** Source information follows **

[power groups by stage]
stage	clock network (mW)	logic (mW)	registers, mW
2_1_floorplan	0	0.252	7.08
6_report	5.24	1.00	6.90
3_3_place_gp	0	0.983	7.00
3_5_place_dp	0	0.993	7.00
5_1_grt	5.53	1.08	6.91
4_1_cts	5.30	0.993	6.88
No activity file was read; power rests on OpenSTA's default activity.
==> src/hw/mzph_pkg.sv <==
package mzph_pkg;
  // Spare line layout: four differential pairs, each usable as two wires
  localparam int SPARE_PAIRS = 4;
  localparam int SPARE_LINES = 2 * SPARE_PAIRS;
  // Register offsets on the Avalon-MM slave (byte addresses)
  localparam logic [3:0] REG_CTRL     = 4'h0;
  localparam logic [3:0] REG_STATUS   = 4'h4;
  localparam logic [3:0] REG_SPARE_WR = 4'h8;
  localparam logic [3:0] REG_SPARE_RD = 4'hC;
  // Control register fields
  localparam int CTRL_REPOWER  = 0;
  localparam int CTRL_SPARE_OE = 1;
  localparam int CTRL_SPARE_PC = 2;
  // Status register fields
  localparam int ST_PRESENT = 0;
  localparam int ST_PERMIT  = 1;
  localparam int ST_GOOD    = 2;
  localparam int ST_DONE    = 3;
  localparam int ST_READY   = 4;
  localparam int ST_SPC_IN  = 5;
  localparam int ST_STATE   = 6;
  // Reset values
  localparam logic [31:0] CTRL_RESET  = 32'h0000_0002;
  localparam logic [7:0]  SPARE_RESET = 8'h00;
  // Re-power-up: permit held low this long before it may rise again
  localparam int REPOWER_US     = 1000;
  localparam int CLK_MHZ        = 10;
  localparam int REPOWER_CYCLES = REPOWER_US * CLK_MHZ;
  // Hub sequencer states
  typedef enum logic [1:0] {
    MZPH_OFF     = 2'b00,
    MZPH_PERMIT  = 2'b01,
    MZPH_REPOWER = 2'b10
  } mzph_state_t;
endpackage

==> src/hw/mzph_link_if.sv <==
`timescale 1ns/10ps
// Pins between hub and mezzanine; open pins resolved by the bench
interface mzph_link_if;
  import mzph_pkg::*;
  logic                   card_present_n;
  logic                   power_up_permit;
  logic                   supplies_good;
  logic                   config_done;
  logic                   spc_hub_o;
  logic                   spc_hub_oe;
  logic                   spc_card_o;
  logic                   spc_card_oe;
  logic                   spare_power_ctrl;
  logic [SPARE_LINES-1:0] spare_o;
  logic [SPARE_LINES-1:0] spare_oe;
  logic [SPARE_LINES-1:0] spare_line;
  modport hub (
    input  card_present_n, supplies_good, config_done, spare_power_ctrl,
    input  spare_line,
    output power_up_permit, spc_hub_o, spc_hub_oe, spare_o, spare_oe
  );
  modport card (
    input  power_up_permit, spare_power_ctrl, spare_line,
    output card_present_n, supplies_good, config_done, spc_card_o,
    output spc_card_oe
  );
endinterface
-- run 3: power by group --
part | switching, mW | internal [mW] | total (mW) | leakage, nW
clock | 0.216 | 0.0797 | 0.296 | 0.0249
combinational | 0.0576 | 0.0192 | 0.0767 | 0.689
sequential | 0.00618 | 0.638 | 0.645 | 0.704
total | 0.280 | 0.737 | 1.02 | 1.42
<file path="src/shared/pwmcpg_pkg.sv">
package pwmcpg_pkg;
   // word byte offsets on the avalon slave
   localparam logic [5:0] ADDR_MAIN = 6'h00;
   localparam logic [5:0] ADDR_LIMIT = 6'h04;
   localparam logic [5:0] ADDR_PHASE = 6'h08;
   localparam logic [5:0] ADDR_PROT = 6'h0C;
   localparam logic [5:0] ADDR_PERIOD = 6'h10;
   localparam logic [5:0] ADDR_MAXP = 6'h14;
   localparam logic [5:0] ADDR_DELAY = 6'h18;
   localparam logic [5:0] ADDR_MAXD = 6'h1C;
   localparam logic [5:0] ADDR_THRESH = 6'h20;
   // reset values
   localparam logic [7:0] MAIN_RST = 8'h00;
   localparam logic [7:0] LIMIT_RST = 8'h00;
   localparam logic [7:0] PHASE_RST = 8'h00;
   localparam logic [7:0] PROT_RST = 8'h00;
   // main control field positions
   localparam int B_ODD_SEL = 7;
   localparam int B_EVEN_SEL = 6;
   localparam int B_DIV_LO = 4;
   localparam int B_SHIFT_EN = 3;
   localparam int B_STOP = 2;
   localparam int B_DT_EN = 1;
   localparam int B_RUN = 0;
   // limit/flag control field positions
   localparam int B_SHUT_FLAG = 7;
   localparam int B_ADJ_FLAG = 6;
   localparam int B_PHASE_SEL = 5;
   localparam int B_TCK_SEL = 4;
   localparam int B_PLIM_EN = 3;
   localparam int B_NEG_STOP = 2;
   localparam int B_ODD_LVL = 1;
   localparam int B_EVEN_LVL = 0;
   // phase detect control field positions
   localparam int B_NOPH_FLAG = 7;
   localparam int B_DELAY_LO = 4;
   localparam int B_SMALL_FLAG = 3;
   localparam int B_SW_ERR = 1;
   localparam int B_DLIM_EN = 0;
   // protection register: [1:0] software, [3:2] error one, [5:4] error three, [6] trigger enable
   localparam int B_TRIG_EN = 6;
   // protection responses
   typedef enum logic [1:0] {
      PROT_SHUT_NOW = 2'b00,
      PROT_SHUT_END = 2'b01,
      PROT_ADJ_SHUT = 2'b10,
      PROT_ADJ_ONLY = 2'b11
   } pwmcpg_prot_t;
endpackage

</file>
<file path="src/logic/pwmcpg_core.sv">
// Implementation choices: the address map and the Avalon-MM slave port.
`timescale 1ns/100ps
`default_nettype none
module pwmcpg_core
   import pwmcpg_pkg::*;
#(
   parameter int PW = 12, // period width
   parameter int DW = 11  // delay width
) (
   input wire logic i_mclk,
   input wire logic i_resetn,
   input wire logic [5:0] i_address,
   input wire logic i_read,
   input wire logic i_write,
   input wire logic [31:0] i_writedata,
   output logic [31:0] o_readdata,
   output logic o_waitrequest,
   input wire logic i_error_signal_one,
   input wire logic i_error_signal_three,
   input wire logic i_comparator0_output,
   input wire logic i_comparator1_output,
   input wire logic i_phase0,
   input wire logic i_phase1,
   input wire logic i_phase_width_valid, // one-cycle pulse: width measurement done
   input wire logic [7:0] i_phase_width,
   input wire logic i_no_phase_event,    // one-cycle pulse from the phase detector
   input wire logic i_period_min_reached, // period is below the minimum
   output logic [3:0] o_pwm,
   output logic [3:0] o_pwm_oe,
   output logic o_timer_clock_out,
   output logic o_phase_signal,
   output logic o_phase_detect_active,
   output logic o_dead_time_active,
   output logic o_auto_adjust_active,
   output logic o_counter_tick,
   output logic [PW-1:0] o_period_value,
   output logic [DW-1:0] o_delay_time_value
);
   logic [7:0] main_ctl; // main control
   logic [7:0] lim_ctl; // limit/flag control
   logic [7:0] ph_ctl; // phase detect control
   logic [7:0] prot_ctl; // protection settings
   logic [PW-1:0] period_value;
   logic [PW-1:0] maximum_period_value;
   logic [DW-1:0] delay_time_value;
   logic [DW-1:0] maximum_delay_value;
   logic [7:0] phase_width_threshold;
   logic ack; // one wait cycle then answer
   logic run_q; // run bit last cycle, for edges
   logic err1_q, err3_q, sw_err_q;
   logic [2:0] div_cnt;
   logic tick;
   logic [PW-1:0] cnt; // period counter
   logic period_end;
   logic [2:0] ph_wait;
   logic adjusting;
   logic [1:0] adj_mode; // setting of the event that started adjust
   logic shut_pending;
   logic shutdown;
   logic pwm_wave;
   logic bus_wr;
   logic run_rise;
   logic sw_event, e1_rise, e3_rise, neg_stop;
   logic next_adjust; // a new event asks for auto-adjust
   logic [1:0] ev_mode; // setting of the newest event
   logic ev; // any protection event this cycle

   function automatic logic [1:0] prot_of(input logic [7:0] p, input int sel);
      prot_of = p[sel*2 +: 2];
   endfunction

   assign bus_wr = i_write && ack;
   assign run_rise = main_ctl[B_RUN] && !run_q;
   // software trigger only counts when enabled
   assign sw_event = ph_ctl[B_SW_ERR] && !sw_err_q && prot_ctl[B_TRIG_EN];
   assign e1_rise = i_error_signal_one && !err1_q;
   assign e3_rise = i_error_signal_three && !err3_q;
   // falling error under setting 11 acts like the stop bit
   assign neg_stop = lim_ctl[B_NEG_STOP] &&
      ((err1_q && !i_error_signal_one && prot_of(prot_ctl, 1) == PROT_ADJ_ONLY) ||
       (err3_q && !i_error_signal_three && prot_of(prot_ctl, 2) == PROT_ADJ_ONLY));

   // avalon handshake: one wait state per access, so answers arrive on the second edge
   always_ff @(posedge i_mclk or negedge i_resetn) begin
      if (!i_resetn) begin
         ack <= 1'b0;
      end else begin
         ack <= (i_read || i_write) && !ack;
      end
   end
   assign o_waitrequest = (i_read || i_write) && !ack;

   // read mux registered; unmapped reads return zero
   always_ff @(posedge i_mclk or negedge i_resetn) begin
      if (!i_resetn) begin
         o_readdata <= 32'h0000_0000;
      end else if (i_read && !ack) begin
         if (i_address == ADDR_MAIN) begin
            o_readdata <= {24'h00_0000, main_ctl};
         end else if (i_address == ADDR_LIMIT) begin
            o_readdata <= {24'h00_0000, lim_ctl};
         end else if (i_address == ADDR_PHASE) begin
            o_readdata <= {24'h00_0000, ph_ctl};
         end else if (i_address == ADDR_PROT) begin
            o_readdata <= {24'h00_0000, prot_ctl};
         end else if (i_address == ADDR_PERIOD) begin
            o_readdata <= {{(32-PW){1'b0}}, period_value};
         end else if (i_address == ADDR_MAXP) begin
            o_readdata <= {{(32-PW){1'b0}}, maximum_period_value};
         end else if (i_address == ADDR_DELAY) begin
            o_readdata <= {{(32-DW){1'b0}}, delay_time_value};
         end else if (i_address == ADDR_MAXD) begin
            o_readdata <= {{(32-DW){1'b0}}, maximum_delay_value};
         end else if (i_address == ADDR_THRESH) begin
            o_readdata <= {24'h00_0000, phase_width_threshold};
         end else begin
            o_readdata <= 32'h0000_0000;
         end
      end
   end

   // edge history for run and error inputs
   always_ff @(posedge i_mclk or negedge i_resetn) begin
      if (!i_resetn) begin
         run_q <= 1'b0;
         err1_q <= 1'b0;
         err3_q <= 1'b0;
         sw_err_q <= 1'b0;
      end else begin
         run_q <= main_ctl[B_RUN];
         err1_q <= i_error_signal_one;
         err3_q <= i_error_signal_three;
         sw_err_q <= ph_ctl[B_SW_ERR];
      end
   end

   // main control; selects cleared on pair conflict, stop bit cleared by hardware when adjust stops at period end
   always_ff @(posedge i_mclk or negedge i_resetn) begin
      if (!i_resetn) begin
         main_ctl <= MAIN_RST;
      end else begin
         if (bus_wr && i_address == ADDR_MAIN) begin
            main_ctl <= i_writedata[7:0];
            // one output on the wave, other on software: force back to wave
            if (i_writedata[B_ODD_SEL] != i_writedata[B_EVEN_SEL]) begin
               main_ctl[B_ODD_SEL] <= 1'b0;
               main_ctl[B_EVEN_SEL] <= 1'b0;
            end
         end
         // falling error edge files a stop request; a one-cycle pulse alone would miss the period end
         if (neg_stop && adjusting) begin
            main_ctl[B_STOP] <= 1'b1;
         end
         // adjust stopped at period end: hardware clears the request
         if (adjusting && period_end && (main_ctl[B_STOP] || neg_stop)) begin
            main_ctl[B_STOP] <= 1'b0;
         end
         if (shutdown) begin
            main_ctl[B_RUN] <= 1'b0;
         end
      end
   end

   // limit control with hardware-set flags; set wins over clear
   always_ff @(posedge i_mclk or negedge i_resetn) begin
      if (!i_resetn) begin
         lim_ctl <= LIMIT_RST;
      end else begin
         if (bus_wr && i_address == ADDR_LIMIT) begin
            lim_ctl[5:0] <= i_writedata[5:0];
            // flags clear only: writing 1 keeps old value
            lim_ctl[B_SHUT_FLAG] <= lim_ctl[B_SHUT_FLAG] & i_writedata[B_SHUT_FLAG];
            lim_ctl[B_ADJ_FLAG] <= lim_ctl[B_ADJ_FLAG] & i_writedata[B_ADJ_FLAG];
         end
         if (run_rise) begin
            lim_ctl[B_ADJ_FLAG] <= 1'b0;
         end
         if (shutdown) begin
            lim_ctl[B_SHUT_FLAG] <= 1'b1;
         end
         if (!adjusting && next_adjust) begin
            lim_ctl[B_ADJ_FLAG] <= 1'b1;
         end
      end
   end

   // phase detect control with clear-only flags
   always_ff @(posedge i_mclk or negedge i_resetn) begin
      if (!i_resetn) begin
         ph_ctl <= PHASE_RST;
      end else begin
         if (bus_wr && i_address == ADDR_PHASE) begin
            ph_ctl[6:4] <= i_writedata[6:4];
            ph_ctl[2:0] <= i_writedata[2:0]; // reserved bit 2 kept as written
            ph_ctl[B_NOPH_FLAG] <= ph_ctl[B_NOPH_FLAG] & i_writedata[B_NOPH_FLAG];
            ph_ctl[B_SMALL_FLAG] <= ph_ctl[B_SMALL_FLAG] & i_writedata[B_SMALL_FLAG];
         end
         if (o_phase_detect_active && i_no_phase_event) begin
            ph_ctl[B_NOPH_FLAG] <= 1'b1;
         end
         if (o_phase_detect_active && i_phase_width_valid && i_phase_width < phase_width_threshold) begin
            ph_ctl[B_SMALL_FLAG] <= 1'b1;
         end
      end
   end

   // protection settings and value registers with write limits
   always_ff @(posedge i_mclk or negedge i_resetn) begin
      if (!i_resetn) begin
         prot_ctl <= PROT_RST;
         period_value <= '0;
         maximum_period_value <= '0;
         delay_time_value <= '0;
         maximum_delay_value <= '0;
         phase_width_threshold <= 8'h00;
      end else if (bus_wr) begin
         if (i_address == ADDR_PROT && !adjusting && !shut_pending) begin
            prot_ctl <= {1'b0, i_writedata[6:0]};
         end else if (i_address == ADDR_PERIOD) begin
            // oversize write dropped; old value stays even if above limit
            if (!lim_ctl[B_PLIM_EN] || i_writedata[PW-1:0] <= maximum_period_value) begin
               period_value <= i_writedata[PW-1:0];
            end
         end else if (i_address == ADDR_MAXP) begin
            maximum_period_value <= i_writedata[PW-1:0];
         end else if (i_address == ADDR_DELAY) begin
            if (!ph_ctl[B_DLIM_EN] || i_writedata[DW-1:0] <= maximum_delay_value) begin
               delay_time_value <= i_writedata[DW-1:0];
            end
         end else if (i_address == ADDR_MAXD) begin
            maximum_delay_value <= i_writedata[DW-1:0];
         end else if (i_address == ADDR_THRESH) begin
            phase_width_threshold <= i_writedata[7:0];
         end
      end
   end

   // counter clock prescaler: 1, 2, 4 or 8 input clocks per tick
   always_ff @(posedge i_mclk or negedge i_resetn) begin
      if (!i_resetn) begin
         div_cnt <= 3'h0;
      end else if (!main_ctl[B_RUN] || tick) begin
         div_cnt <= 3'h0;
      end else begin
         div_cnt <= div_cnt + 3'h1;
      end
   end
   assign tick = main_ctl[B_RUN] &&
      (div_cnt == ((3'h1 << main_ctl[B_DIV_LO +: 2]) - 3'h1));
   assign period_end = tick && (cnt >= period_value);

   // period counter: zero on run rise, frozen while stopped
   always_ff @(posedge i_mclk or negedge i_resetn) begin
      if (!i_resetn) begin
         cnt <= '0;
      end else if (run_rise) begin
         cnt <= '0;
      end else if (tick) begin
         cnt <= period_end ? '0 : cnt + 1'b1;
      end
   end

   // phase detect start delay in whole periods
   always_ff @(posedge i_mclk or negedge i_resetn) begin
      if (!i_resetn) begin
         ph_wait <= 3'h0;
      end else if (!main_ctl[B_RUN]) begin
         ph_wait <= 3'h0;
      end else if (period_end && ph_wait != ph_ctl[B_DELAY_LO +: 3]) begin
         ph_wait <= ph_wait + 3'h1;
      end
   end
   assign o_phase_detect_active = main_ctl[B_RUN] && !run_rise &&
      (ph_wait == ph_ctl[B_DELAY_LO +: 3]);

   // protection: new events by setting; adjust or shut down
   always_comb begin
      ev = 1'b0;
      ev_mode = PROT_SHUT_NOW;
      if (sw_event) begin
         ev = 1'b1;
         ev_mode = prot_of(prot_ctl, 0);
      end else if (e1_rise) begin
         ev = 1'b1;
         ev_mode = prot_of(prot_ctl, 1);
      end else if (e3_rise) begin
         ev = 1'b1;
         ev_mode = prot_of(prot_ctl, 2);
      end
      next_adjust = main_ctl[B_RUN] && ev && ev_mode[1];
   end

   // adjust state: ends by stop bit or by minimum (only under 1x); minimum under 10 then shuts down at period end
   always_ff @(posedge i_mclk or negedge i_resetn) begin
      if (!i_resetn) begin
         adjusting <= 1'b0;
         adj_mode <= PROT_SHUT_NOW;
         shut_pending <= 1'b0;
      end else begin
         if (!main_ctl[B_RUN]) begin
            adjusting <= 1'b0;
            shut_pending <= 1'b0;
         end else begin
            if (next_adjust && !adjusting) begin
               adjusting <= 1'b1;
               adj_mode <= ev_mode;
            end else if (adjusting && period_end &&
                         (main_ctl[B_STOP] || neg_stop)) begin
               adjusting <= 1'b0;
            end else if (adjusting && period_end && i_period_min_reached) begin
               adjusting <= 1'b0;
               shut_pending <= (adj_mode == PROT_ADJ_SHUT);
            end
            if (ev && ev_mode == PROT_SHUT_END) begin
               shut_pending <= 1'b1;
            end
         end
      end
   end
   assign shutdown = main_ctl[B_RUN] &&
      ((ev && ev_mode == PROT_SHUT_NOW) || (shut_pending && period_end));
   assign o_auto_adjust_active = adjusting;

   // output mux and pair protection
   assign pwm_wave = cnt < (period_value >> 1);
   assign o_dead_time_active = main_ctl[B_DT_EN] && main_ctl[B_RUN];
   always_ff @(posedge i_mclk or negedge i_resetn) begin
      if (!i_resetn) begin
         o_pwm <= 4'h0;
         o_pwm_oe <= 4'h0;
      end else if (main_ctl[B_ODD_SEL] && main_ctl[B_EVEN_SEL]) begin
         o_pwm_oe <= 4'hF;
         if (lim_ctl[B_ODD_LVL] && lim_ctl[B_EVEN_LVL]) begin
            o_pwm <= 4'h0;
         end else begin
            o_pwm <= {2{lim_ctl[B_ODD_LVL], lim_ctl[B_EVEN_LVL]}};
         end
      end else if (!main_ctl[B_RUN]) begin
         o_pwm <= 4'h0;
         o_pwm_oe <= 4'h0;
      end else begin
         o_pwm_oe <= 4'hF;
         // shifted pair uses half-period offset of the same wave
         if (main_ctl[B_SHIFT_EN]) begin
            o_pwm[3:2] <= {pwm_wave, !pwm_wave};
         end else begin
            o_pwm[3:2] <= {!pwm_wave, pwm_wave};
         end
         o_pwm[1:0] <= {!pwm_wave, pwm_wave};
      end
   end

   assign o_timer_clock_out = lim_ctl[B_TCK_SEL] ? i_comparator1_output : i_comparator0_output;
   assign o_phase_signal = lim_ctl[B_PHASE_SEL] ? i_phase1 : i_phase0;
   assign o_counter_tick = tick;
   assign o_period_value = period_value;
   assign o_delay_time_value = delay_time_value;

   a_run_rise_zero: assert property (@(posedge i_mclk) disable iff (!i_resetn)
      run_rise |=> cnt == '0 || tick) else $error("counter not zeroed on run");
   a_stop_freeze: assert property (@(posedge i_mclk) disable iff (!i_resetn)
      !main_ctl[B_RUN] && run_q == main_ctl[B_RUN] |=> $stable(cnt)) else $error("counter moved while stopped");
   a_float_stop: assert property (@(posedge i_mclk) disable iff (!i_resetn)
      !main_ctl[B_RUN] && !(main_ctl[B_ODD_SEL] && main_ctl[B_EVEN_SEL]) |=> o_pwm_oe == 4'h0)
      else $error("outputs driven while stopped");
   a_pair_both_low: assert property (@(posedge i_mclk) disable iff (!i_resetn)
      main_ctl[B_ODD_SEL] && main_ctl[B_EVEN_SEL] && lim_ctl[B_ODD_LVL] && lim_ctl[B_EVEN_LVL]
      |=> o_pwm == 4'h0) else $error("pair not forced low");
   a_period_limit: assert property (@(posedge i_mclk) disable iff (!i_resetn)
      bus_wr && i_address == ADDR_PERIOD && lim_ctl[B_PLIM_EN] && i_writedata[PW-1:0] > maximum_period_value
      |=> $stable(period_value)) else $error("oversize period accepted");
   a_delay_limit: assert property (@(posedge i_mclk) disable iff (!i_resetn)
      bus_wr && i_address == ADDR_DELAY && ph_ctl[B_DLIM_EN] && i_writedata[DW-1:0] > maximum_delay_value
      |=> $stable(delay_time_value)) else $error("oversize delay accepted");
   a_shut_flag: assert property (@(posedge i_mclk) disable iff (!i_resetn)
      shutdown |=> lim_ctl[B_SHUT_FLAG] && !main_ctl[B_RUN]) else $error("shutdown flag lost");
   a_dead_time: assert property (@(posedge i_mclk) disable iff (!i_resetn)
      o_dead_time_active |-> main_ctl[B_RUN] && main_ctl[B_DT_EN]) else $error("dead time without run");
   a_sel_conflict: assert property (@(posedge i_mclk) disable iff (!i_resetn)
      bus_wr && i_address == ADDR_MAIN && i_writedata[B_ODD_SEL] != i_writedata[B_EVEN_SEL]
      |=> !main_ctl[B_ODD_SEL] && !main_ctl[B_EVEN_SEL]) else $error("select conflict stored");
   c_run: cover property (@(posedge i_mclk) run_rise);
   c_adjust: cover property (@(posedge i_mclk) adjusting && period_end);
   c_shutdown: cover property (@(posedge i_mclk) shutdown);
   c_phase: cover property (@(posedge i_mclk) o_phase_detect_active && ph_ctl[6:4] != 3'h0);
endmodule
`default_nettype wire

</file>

** End of Source information **

• Requirement: Given the records above, return exactly the lines starting at the line containing "delay_time_value <= '0;" and ending at the line containing "if above limit", including both.

• Solution to this exercise:
         delay_time_value <= '0;
         maximum_delay_value <= '0;
         phase_width_threshold <= 8'h00;
      end else if (bus_wr) begin
         if (i_address == ADDR_PROT && !adjusting && !shut_pending) begin
            prot_ctl <= {1'b0, i_writedata[6:0]};
         end else if (i_address == ADDR_PERIOD) begin
            // oversize write dropped; old value stays even if above limit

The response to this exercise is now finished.